Ele trabalha num enorme prédio espelhado na cidade vizinha, já fui lá um dia, é bem grande. Ele tem uma sala maneira, com uma cadeira de couro confortável, e tudo o que faz é digitar coisas importantes e mandar nas pessoas pelo telefone, eu adoraria ligar para a secretária pedindo que trouxesse meus rocamboles preferidos, mas meu pai pediu café. Ele disse que trabalhou muito para conseguir tudo o que temos, todo o dinheiro vem da empresa que construiu.

Esse homem falando comigo deve ser um dos melhores estrategistas para conseguir tantas conquistas, por isso ouço atentamente.

— Filho, primeira regra de um bom estrategista. Não confie em ninguém além de sua família, as outras pessoas podem te manipular, enganar e te levar para uma armadilha que fará com que perca tudo — essa foi uma das regras ditadas por ele.

Registro aquilo em minha mente, depois escreveria em um caderno, para usar essas regras valiosas depois. Mas surge uma dúvida, e pergunto:

— Pai, não posso confiar em ninguém? Nem mesmo em Gustavo?

Ele responde:

— As pessoas são falsas, filho. Amizade e amor não existem de verdade, apenas sua família te ama. Talvez seu amigo esteja te manipulando, então não confie nele. Segunda regra, pareça ser amigável e bondoso sempre, assim irão confiar em você, e terá uma oportunidade de usar essa confiança a seu favor.

Fiquei triste em saber que amizades não são reais, pelo menos aprendi isso antes que fosse tarde demais. Ele continua:

— Terceira regra, jamais comece a manipulação por alguém acima de você, identifique pessoas inferiores e manipule elas. Conforme for melhorando, pode tentar fazer com outras pessoas.

Fiquei ainda mais curioso, aquelas dicas eram interessantes e me fariam ser um homem incrível como meu pai.

— Pai, como faço essa tal manipulação? É parecido com movimentar as peças do xadrez? — Perguntei.

Meu pai sorri e diz:

— Sim, é parecido. Você derruba peças menores, os pontos fracos mais fáceis de dominar, aí vai avançando até derrubar o rei, que é a peça mais importante. Logo te ensinarei mais sobre isso. Precisa dormir agora.

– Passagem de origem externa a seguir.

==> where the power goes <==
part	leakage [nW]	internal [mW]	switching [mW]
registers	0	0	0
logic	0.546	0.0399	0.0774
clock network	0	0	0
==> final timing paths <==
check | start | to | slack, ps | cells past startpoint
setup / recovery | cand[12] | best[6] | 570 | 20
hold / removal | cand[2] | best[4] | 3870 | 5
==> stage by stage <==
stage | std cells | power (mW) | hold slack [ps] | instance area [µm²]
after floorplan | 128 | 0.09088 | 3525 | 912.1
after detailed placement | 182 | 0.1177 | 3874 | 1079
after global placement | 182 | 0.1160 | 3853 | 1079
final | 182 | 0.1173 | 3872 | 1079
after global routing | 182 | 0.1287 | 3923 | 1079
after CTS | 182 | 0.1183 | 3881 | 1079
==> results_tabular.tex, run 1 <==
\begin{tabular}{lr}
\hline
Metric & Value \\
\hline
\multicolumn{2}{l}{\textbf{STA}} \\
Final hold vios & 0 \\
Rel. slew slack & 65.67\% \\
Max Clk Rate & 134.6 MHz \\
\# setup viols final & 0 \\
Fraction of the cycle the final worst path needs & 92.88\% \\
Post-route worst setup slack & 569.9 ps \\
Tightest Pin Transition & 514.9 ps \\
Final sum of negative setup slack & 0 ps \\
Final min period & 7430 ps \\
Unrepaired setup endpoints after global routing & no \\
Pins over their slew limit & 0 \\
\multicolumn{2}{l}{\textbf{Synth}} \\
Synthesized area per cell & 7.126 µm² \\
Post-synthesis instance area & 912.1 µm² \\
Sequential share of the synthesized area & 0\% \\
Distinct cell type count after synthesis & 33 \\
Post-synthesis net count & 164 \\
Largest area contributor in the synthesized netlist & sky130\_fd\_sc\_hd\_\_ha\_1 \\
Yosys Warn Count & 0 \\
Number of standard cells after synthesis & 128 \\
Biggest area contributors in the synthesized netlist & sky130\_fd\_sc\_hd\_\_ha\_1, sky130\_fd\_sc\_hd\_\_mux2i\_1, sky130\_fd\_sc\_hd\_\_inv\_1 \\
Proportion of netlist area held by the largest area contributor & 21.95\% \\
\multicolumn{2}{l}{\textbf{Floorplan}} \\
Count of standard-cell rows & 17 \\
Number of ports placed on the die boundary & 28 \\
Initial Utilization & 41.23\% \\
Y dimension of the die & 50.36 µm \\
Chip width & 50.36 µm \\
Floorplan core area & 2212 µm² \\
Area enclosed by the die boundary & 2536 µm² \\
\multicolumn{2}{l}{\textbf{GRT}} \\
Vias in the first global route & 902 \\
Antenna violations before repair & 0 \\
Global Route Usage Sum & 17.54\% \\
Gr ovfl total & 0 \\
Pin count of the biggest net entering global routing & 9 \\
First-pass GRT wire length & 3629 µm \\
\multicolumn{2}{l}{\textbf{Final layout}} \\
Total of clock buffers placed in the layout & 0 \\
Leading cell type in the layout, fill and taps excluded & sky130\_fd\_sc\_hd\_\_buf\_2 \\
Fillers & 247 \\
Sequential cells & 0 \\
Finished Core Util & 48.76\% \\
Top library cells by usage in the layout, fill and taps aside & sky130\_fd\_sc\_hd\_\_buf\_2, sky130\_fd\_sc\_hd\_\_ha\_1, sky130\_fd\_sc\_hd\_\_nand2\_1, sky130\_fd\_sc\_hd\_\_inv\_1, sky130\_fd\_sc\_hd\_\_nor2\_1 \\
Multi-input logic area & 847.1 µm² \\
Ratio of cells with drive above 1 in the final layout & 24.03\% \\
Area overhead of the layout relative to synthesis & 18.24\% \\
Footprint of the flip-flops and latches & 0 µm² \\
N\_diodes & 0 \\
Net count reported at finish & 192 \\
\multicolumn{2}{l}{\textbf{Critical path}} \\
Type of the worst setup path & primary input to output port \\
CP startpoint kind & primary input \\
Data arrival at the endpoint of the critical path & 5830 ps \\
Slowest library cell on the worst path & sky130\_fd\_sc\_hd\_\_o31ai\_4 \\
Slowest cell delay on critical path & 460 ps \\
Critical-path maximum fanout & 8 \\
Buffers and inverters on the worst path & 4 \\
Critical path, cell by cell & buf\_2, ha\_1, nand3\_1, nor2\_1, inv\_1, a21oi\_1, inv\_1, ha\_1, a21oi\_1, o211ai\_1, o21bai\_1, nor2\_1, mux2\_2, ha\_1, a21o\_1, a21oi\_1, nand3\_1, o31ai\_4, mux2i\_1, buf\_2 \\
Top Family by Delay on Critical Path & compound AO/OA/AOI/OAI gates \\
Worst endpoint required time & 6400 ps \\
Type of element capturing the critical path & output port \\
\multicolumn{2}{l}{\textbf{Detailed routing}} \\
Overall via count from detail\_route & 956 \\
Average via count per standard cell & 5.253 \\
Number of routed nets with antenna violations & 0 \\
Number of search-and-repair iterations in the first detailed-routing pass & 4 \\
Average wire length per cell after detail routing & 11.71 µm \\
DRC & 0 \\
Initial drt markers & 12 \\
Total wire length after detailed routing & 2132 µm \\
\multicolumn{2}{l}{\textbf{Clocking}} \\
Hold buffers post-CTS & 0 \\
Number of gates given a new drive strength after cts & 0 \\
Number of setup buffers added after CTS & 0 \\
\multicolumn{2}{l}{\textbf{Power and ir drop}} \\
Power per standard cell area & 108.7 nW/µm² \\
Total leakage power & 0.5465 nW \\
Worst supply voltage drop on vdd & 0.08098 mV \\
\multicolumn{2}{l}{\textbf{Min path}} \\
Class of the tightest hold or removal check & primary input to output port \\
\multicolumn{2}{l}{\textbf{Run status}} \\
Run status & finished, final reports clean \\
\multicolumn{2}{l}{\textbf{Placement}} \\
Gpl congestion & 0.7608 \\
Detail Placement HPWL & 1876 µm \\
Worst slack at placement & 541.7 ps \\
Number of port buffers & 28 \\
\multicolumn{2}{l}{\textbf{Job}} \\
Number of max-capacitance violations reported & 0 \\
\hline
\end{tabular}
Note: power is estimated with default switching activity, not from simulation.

Essa lembrança é um pequeno trecho do meu passado, desde então evoluí muito na arte de fingir ser algo que não sou, tanto que me tornei um dos melhores alunos de teatro. Aprendi que o amor e a confiança não existem de verdade, são armadilhas que servem para nos capturar, pessoas usam essas manipulações sentimentais para escravizar os outros e conseguir conquistar seus próprios objetivos sem trabalhar tanto. A famosa *síndrome de Estocolmo, em que a vítima se apega ao agressor, existe com um propósito. Sua existência serve para que a classe dominante continue no poder, enquanto o resto, os inferiores, concordam em ser dominados, porque amam os líderes, apesar deles não serem tão bons assim.

É melhor parecer amigável e confiável para seus inimigos, porque a amizade é uma fraqueza, quando um inimigo se torna seu "amigo", fica mais fácil destruí-lo, só precisa esperar o momento certo para puxar a corda da armadilha e prendê-lo de forma que fique impossível sair.

Costumo refletir bastante em meio a um silêncio concentrado, às vezes ando por aí com livros de filosofia ou cadernos de anotações. Não sou exatamente um aluno popular, me acham estranhamente quieto e calado, não entendem que falar demais dá permissão para te manipularem usando suas próprias palavras, eu falo o necessário, e isso me parece suficiente.

Estou pronto para o primeiro dia de aula no início do ensino médio, nunca entenderei o motivo de ficarem preocupados com primeiros dias, pois para mim é uma oportunidade de causar uma boa primeira impressão. Vesti uma blusa estilo polo branca, uma calça jeans e sapatênis, meus cabelos loiros estão perfeitamente alinhados, dentes brancos escovados, mochila organizada.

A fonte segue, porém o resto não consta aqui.